[config.mk]
export PLATFORM = sky130hd
export DESIGN_NAME = iomem_hakem
export DESIGN_NICKNAME = d
export VERILOG_FILES = /design/src/rtl/iomem_hakem.sv
export SDC_FILE = /design/constraint.sdc
export NUM_CORES = 1
export LEC_CHECK = 0
export ABC_AREA = 1
export CORE_MARGIN = 1.5
export CORE_UTILIZATION = 35
export CTS_BUF_LIST = sky130_fd_sc_hd__clkbuf_16
export CTS_CLUSTER_DIAMETER = 100
export CTS_CLUSTER_SIZE = 8
export DETAILED_ROUTE_END_ITERATION = 8
export GPL_TIMING_DRIVEN = 0
export PLACE_DENSITY = 0.8
export REMOVE_ABC_BUFFERS = 1
export SLEW_MARGIN = 20
export SYNTH_ARGS = -nofsm -noshare
export SYNTH_HDL_FRONTEND = slang
export SYNTH_SLANG_ARGS = --single-unit
export TNS_END_PERCENT = 50
[constraint.sdc]
create_clock -name clk -period 1.56 [get_ports clk]
set_input_delay 0.312 -clock clk [delete_from_list [all_inputs] [get_ports clk]]
set_output_delay 0.312 -clock clk [all_outputs]
set_load 0.02 [all_outputs]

» **Required work**
Starting with the line that contains "export DESIGN_NICKNAME = d", restate every line up to and including the last one above, exactly.

» **Output for this exercise**
export DESIGN_NICKNAME = d
export VERILOG_FILES = /design/src/rtl/iomem_hakem.sv
export SDC_FILE = /design/constraint.sdc
export NUM_CORES = 1
export LEC_CHECK = 0
export ABC_AREA = 1
export CORE_MARGIN = 1.5
export CORE_UTILIZATION = 35
export CTS_BUF_LIST = sky130_fd_sc_hd__clkbuf_16
export CTS_CLUSTER_DIAMETER = 100
export CTS_CLUSTER_SIZE = 8
export DETAILED_ROUTE_END_ITERATION = 8
export GPL_TIMING_DRIVEN = 0
export PLACE_DENSITY = 0.8
export REMOVE_ABC_BUFFERS = 1
export SLEW_MARGIN = 20
export SYNTH_ARGS = -nofsm -noshare
export SYNTH_HDL_FRONTEND = slang
export SYNTH_SLANG_ARGS = --single-unit
export TNS_END_PERCENT = 50
[constraint.sdc]
create_clock -name clk -period 1.56 [get_ports clk]
set_input_delay 0.312 -clock clk [delete_from_list [all_inputs] [get_ports clk]]
set_output_delay 0.312 -clock clk [all_outputs]
set_load 0.02 [all_outputs]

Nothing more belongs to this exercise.